Abstract Preeclampsia (PE) is a significant hypertensive disorder associated with pregnancy, impacting the health of women and children globally. It stands as one of the primary contributors to elevated morbidity and mortality rates among pregnant individuals and neonates. Recent investigations indicate a significant potential association between ferroptosis and PE. Annexin A1 (ANXA1) serves as an endogenous inhibitor of inflammation, capable of being activated by glucocorticoids, ischemia-reperfusion events, inflammatory processes, or oxidative stress. Ac2-26 is a synthetic peptide derived from the N-terminal 26 amino acids of the ANXA1 protein and retains its anti-inflammatory properties.

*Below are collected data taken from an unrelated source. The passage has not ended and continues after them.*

Setup of exp/harbor:
==> flow/design.v <==
module apb_ram (
  input presetn,
  input pclk,
  input psel,
  input penable,
  input pwrite,
  input [31:0] paddr, pwdata,
  output reg [31:0] prdata,
  output reg pready, pslverr
);
  reg [31:0] mem [32];
  typedef enum {idle = 0, setup = 1, access = 2, transfer = 3} state_type;
  state_type state;
  always@(posedge pclk)
    begin
      if(presetn == 1'b0)  
        begin
        state <= idle;
        prdata <= 32'h00000000;
        pready <= 1'b0;
        pslverr <= 1'b0;
        for(int i = 0; i < 32; i++) 
        begin
          mem[i] <= 0;
        end
       end 
      else 
        begin
      case(state)
      idle : 
      begin
        prdata <= 32'h00000000;
        pready <= 1'b0;
        pslverr <= 1'b0;
        state   <= setup;
      end
      setup:  
      begin
           if(psel == 1'b1)
             state <= access;
           else
             state <= setup;
      end
      access: 
      begin 
        if(pwrite && penable) 
          begin
            if(paddr < 32) 
            begin
            mem[paddr] <= pwdata;
            state <= transfer;
            pslverr <= 1'b0;
            pready  <= 1'b1;
            end
            else 
            begin
            state <= transfer;
            pready <= 1'b1;
            pslverr <= 1'b1;
            end
          end
        else if (!pwrite && penable)
            begin
            if(paddr < 32) 
            begin
            prdata <= mem[paddr];
            state <= transfer;
            pready <= 1'b1;
            pslverr <= 1'b0;
            end
            else 
            begin
            state <= transfer;
            pready <= 1'b1;
            pslverr <= 1'b1;
            prdata <= 32'h00000000;
            end
          end
        else
           state <= setup;
       end  
        transfer: begin
          state <= setup;
          pready <= 1'b0;
          pslverr <= 1'b0;
        end
      default : state <= idle;
      endcase      
    end
  end
endmodule
export LEC_CHECK = 0
export CAP_MARGIN = 20
export CELL_PAD_IN_SITES_GLOBAL_PLACEMENT = 0
export CORE_MARGIN = 2
export CORE_UTILIZATION = 69
export GPL_TIMING_DRIVEN = 1
export HOLD_SLACK_MARGIN = -0.07
export PLACE_DENSITY_LB_ADDON = 0.08
export SLEW_MARGIN = 40
create_clock -name core_clock -period 2.16 [get_ports {pclk}]
run.sh (not shown) runs the stock make flow with config.mk's settings and CLKGATE_MAP_FILE=.
To summarise exp/harbor: no stage aborted, but the layout did not pass its checks, failing on setup timing.
[inputs] exp/garnet vs exp/harbor
==> flow/config.mk <==
export PLATFORM = sky130hd
export DESIGN_NAME = apb_ram
export DESIGN_NICKNAME = apb_ram
export VERILOG_FILES = /design/flow/design.v
export SDC_FILE = /design/flow/constraint.sdc
export NUM_CORES = 4
export LEC_CHECK = 0
export CAP_MARGIN = 20
export CORE_MARGIN = 2
export CORE_UTILIZATION = 40
export SLEW_MARGIN = 20
==> flow/constraint.sdc <==
create_clock -name core_clock -period 2.6 [get_ports {pclk}]
set_input_delay 0.5200 -clock core_clock [delete_from_list [all_inputs] [get_ports {pclk}]]
set_output_delay 0.5200 -clock core_clock [all_outputs]
set_load 0.01 [all_outputs]
exp/garnet completed end to end with timing, DRC and antenna clean. Going from exp/harbor to exp/garnet, per-cell via count in the routed design shows a reduction of 1.2; final area decreased by about 0.6% relative to the old numbers; total via count in the routed design has decreased; amount of wire on met2 after detailed routing increased by about 1.1% relative to the old numbers; number of synthesized register bits barely changed.
Inputs modified between exp/garnet and exp/yarrow:
--- a/flow/config.mk
+++ b/flow/config.mk
@@ -9,3 +9,4 @@
 export CORE_MARGIN = 2
 export CORE_UTILIZATION = 40
+export SETUP_SLACK_MARGIN = 0.09
 export SLEW_MARGIN = 20
==> flow/constraint.sdc <==
create_clock -name core_clock -period 2.36 [get_ports {pclk}]
set_input_delay 0.4720 -clock core_clock [delete_from_list [all_inputs] [get_ports {pclk}]]
set_output_delay 0.4720 -clock core_clock [all_outputs]
set_load 0.01 [all_outputs]
### Flow results
- | final cell area excluding filler cells | exp/yarrow vs exp/garnet | worse |
- In exp/yarrow, the number of stages on the worst setup path came out 6 above the value in exp/garnet.
- End of the critical path: mem[29][19] -> exp/yarrow, prdata[21] -> exp/garnet
- Wire length of the first global-routing pass in exp/yarrow is 1.6% higher than in exp/garnet
- exp/yarrow vs exp/garnet — fraction of the cycle the final worst path needs rose 2.1 points.
- In the flow results for exp/garnet and exp/yarrow, the non-clock buffering overhead in the final layout is smaller on exp/garnet.
- Per the comparison of exp/yarrow with exp/garnet, final setup slack of the worst path down 0.069 ns; number of gates resized after cts now sits higher; detail-routed net length per standard cell went up about 0.9%.
What exp/juniper does differently from exp/yarrow at the input level:
--- a/flow/config.mk
+++ b/flow/config.mk
@@ -9,4 +9,3 @@
 export CORE_MARGIN = 2
 export CORE_UTILIZATION = 40
-export SETUP_SLACK_MARGIN = 0.09
 export SLEW_MARGIN = 20
[summary]
No stage failed in exp/juniper, and the final checks on the layout all came back clean.
Taking exp/yarrow as the reference, in exp/juniper share of the core filled with cells shows no meaningful change, global-route usage over all layers moved up, count of cells resized by post-cts repair went down 7, clock network fraction of design power saw an increase.
exp/yarrow consumes less power than exp/juniper.
As far as post-synth tally of flip-flops with integrated enable goes, exp/yarrow and exp/juniper are indistinguishable; the numbers are identical.
On via count, exp/juniper and exp/yarrow are basically level.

Nevertheless, the precise regulatory mechanisms underlying ANXA1's role in PE remain to be fully elucidated. In this study, we first revealed that the increase in ferroptosis in preeclamptic placentas is accompanied by a downregulation of ANXA1 expression. Next, we established a PE-like mouse model and confirmed the presence of ferroptosis in the placentas of these mice. Ac2-26 treatment reduced placental ferroptosis and improved adverse pregnancy outcomes. Additionally, we demonstrated that targeting ANXA1 (Ac2-26) alleviates RSL3-induced trophoblast dysfunction and inhibits its promotion of intracellular lipid peroxidation. Subsequent mechanistic investigations have demonstrated that the elevation of KISS1 levels is intricately associated with ferroptosis and PE, while ANXA1 (Ac2-26) serves to inhibit KISS1 expression, thereby ultimately mitigating ferroptosis. In summary, this study presents the novel finding that elevated levels of KISS1 during pregnancy promote ferroptosis, a process that is mitigated by ANXA1 (Ac2-26) through the downregulation of KISS1 expression, thereby alleviating PE. This discovery offers a promising therapeutic strategy targeting the ferroptosis signaling pathway in PE.